About this task:
Among the records that follow, find the line with "after global placement | jog_vel_o[3]$_SDFFE_PP0P_" and the line with "after floorplan | jog_vel_o[10]$_SDFFE_PP0P_". Set down those lines and all lines between them exactly, without adding anything.

++++ Records to use ++++

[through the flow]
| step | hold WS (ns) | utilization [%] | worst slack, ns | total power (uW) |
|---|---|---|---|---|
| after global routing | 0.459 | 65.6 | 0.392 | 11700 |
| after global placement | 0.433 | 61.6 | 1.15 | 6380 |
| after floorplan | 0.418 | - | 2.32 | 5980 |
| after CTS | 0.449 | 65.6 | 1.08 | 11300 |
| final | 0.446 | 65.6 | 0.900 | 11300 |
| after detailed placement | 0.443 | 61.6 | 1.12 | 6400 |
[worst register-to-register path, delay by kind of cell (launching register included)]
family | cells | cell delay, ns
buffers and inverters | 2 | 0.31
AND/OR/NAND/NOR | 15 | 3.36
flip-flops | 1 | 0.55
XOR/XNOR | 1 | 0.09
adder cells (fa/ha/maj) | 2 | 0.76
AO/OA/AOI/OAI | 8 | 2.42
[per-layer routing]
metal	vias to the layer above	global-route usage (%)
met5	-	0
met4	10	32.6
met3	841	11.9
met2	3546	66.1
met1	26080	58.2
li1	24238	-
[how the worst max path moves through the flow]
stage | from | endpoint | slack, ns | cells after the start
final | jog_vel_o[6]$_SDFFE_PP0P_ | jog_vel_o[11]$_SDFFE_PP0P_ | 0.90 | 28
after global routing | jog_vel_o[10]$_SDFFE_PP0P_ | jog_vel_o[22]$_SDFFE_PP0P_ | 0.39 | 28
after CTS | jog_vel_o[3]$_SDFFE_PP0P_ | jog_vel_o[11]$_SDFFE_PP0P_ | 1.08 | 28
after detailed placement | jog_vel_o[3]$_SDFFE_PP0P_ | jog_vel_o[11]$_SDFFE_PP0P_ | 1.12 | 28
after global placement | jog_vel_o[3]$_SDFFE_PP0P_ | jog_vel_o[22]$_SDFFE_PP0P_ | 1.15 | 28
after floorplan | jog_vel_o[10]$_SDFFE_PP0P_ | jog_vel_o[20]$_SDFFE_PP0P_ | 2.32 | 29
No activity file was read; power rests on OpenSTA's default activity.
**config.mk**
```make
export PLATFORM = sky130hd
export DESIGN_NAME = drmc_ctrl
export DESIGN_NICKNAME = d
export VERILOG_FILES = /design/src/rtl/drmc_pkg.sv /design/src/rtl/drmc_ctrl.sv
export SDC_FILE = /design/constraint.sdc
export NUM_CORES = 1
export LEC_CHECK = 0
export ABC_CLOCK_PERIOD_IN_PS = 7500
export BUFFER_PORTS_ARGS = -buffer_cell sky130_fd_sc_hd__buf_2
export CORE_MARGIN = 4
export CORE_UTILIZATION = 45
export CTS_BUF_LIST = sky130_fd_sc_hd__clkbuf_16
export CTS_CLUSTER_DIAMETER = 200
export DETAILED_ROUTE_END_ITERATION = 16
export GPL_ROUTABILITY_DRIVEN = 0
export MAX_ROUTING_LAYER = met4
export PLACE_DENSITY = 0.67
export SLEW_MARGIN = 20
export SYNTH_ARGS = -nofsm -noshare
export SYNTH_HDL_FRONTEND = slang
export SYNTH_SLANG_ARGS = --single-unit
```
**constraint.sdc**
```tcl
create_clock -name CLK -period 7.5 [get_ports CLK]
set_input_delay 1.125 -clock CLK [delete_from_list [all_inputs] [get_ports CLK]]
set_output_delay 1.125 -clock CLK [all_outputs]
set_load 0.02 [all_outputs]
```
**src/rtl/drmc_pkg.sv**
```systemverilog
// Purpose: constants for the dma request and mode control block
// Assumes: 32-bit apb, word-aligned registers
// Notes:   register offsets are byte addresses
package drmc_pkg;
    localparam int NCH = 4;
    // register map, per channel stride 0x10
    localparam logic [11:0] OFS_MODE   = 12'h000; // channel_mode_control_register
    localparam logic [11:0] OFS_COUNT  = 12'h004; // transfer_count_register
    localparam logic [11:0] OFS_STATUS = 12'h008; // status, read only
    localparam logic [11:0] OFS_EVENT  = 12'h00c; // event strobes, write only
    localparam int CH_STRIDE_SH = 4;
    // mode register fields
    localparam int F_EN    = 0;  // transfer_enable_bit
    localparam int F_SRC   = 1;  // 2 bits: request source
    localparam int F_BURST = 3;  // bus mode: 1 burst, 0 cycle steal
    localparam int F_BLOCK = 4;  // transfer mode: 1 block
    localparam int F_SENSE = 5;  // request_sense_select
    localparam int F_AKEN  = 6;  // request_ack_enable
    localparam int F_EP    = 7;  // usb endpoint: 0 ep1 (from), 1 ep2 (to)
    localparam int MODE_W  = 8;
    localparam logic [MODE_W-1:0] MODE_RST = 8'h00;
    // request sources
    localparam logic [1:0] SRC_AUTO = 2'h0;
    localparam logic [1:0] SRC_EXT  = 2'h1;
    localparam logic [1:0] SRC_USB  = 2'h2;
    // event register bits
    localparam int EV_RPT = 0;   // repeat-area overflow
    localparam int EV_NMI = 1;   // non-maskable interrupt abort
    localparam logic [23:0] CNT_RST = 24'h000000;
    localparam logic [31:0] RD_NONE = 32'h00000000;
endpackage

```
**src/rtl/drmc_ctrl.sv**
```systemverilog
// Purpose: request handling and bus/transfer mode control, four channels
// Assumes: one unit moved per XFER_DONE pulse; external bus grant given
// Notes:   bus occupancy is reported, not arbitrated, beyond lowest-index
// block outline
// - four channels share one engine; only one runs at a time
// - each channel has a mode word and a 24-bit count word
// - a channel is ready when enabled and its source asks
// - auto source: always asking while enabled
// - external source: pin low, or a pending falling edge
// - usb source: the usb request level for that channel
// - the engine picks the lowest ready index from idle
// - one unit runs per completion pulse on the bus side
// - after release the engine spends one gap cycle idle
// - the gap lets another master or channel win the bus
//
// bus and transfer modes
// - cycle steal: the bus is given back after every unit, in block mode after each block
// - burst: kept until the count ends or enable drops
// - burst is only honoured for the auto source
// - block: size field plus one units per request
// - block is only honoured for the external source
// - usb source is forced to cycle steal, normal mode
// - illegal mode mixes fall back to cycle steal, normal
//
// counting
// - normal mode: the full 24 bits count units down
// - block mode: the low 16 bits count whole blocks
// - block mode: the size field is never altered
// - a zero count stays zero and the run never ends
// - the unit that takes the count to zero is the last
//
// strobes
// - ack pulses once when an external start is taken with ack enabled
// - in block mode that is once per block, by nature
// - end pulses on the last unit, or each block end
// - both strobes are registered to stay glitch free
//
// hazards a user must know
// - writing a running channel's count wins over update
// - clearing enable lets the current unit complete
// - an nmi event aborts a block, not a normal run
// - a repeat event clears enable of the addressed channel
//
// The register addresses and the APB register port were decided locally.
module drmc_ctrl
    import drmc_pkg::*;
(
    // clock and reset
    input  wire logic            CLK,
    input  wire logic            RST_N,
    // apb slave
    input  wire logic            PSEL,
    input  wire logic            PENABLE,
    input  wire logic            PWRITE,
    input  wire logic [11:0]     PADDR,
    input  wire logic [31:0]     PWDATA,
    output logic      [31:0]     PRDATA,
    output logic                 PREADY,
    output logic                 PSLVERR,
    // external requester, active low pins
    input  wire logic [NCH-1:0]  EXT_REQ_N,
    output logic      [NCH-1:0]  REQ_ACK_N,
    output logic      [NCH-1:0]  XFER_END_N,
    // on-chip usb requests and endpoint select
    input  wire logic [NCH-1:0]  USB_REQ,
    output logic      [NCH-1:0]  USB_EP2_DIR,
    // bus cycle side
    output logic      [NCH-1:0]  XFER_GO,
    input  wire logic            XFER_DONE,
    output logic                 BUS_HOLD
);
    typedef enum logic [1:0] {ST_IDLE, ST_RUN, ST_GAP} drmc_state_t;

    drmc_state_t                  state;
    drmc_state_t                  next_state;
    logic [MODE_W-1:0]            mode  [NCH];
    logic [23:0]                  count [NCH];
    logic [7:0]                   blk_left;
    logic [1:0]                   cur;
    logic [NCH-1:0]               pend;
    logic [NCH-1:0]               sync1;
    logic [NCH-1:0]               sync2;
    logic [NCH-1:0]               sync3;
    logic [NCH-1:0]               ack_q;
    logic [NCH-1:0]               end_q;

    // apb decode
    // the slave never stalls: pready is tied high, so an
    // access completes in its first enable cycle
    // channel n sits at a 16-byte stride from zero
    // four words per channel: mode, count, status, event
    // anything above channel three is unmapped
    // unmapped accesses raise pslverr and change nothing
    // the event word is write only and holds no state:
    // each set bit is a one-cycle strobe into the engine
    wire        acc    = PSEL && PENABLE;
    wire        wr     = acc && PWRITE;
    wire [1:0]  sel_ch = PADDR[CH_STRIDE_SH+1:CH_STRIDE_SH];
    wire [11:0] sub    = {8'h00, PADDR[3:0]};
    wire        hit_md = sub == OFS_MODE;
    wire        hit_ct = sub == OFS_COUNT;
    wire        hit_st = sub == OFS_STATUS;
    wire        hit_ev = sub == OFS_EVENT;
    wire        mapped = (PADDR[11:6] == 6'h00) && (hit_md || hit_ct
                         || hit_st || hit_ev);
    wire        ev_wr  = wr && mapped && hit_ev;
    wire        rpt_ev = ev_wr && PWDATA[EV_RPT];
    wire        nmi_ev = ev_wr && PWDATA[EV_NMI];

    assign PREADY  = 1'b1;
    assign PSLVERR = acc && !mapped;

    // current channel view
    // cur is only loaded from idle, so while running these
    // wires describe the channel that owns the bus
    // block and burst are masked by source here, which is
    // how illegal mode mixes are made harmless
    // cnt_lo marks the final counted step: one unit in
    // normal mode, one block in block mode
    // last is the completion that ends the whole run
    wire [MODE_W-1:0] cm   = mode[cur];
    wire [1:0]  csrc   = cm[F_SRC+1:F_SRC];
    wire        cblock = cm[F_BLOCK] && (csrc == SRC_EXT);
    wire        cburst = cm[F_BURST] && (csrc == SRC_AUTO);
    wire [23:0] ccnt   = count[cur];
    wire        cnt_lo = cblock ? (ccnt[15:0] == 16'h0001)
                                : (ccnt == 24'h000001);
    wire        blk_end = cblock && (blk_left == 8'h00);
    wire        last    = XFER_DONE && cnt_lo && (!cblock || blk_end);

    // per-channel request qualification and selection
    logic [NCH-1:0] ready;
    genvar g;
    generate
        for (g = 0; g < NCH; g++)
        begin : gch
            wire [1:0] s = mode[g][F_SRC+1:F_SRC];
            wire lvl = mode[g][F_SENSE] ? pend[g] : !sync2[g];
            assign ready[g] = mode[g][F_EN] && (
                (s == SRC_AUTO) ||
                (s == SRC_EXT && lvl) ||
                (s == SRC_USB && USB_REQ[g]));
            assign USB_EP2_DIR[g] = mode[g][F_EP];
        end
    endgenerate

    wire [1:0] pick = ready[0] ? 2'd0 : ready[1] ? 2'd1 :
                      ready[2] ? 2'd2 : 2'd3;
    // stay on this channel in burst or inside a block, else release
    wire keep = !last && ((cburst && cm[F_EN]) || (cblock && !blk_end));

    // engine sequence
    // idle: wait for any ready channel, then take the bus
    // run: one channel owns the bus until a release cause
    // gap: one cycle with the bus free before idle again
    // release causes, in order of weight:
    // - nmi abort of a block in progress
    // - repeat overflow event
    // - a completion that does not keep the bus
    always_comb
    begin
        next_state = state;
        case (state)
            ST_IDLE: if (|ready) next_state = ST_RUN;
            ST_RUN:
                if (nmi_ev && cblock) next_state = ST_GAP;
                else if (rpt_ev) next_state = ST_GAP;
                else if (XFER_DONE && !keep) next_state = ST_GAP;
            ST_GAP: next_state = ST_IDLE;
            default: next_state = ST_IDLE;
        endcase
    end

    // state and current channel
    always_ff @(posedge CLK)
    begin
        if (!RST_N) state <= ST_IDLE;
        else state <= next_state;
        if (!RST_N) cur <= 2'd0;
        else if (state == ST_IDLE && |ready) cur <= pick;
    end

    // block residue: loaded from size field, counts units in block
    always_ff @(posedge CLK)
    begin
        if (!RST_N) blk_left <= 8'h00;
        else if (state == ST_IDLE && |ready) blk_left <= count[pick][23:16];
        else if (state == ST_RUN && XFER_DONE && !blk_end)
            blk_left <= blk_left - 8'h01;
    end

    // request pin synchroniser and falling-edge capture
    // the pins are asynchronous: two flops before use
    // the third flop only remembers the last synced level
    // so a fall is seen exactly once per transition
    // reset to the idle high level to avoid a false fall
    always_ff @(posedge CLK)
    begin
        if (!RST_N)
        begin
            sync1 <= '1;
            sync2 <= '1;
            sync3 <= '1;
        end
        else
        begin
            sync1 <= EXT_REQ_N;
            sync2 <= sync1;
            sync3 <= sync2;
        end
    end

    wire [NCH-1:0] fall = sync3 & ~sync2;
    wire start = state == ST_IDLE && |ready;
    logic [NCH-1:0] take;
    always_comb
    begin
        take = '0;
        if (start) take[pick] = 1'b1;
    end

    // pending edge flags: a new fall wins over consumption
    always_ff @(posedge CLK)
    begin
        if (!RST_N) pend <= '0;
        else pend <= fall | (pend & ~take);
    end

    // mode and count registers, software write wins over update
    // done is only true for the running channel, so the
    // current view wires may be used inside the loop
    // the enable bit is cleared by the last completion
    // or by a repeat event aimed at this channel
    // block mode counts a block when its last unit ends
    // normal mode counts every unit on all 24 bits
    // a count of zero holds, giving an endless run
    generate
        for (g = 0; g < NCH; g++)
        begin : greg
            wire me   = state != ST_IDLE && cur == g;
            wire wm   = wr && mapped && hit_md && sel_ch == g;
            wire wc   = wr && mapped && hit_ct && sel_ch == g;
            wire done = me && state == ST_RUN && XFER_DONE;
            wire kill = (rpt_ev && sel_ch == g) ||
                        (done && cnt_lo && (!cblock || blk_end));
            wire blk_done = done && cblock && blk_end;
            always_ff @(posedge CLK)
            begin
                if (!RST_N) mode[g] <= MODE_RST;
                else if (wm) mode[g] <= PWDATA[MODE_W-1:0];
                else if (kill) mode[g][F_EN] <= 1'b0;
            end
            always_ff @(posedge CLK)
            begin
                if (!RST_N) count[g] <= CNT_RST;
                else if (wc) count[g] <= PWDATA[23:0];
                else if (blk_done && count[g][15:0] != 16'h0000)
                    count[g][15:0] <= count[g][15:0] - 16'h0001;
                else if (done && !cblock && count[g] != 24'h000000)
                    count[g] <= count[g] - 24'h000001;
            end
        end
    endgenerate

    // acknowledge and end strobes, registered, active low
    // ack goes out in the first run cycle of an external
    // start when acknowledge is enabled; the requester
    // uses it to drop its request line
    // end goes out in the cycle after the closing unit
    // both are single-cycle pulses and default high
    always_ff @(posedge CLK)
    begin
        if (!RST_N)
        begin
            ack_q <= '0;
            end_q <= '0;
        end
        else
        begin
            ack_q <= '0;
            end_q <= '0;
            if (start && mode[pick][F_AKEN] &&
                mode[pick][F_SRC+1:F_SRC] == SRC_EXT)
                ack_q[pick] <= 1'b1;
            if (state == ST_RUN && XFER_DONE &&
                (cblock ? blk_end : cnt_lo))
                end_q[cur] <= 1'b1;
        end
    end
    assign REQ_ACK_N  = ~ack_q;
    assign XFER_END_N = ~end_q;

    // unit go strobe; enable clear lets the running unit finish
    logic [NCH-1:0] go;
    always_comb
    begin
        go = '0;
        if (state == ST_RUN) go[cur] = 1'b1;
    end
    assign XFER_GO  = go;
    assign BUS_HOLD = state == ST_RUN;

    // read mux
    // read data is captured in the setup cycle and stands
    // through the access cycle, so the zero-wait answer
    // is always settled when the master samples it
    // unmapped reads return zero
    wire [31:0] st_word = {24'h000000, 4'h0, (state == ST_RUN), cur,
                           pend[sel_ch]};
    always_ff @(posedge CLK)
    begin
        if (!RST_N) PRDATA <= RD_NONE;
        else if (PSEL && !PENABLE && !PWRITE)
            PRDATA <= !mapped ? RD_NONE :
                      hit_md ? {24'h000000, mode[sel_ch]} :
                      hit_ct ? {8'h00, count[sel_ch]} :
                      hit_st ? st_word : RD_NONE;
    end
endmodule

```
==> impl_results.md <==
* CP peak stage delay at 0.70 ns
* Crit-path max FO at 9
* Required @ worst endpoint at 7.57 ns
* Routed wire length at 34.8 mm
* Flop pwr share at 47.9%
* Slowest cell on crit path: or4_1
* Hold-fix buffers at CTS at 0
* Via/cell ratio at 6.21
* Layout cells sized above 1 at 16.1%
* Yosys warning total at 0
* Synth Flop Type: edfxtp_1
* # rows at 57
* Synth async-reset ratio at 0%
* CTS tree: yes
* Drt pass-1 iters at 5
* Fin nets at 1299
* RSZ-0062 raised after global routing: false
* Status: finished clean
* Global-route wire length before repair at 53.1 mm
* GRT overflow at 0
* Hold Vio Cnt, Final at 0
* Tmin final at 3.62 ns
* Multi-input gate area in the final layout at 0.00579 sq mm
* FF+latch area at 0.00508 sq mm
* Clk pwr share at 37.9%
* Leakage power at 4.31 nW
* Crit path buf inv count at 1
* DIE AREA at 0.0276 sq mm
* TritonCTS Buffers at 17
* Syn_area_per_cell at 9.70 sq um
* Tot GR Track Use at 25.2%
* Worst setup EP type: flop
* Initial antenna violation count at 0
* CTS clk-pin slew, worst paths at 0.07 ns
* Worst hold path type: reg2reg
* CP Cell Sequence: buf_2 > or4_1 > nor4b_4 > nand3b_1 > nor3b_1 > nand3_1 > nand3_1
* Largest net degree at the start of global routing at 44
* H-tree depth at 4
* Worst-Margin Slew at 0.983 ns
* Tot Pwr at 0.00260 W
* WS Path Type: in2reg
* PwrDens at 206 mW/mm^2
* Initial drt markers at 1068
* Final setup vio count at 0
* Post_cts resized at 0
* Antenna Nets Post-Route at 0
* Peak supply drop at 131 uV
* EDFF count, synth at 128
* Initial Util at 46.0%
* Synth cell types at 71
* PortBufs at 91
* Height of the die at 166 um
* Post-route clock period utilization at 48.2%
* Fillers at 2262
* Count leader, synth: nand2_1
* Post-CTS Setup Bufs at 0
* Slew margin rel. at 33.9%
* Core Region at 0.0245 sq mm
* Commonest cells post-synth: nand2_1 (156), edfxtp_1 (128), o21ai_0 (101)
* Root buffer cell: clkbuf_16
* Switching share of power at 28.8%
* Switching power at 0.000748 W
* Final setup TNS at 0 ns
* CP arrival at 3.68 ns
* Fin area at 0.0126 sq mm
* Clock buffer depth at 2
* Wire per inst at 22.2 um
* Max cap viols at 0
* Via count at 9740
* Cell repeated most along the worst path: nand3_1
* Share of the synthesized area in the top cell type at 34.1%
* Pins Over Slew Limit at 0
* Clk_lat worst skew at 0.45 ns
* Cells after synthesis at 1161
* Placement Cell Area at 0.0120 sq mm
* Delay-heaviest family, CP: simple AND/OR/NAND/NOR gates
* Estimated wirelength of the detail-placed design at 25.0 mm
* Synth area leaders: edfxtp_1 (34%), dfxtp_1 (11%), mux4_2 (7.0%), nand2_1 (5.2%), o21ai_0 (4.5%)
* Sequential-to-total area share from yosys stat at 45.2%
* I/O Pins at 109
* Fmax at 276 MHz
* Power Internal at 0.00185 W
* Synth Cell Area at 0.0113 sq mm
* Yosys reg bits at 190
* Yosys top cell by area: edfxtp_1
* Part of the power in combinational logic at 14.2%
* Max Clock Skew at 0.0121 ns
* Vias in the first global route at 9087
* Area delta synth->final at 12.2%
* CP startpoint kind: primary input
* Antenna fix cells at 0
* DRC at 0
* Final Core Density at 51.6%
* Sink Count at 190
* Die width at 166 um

++++
++++ Records to use ++++

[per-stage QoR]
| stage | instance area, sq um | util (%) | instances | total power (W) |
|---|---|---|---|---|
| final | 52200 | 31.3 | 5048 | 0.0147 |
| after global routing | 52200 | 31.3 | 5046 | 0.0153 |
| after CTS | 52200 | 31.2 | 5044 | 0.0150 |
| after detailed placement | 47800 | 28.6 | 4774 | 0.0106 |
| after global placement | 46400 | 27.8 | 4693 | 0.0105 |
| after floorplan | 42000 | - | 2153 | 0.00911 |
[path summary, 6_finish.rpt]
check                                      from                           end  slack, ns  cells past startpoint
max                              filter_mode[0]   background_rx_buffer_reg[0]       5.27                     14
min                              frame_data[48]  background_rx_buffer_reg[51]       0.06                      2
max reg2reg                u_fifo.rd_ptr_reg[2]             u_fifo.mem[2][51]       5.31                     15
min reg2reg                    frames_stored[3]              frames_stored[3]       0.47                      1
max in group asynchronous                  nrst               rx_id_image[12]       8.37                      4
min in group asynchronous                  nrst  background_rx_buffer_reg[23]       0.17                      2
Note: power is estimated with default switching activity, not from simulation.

++++

Finished exercise:
after global placement | jog_vel_o[3]$_SDFFE_PP0P_ | jog_vel_o[22]$_SDFFE_PP0P_ | 1.15 | 28
after floorplan | jog_vel_o[10]$_SDFFE_PP0P_ | jog_vel_o[20]$_SDFFE_PP0P_ | 2.32 | 29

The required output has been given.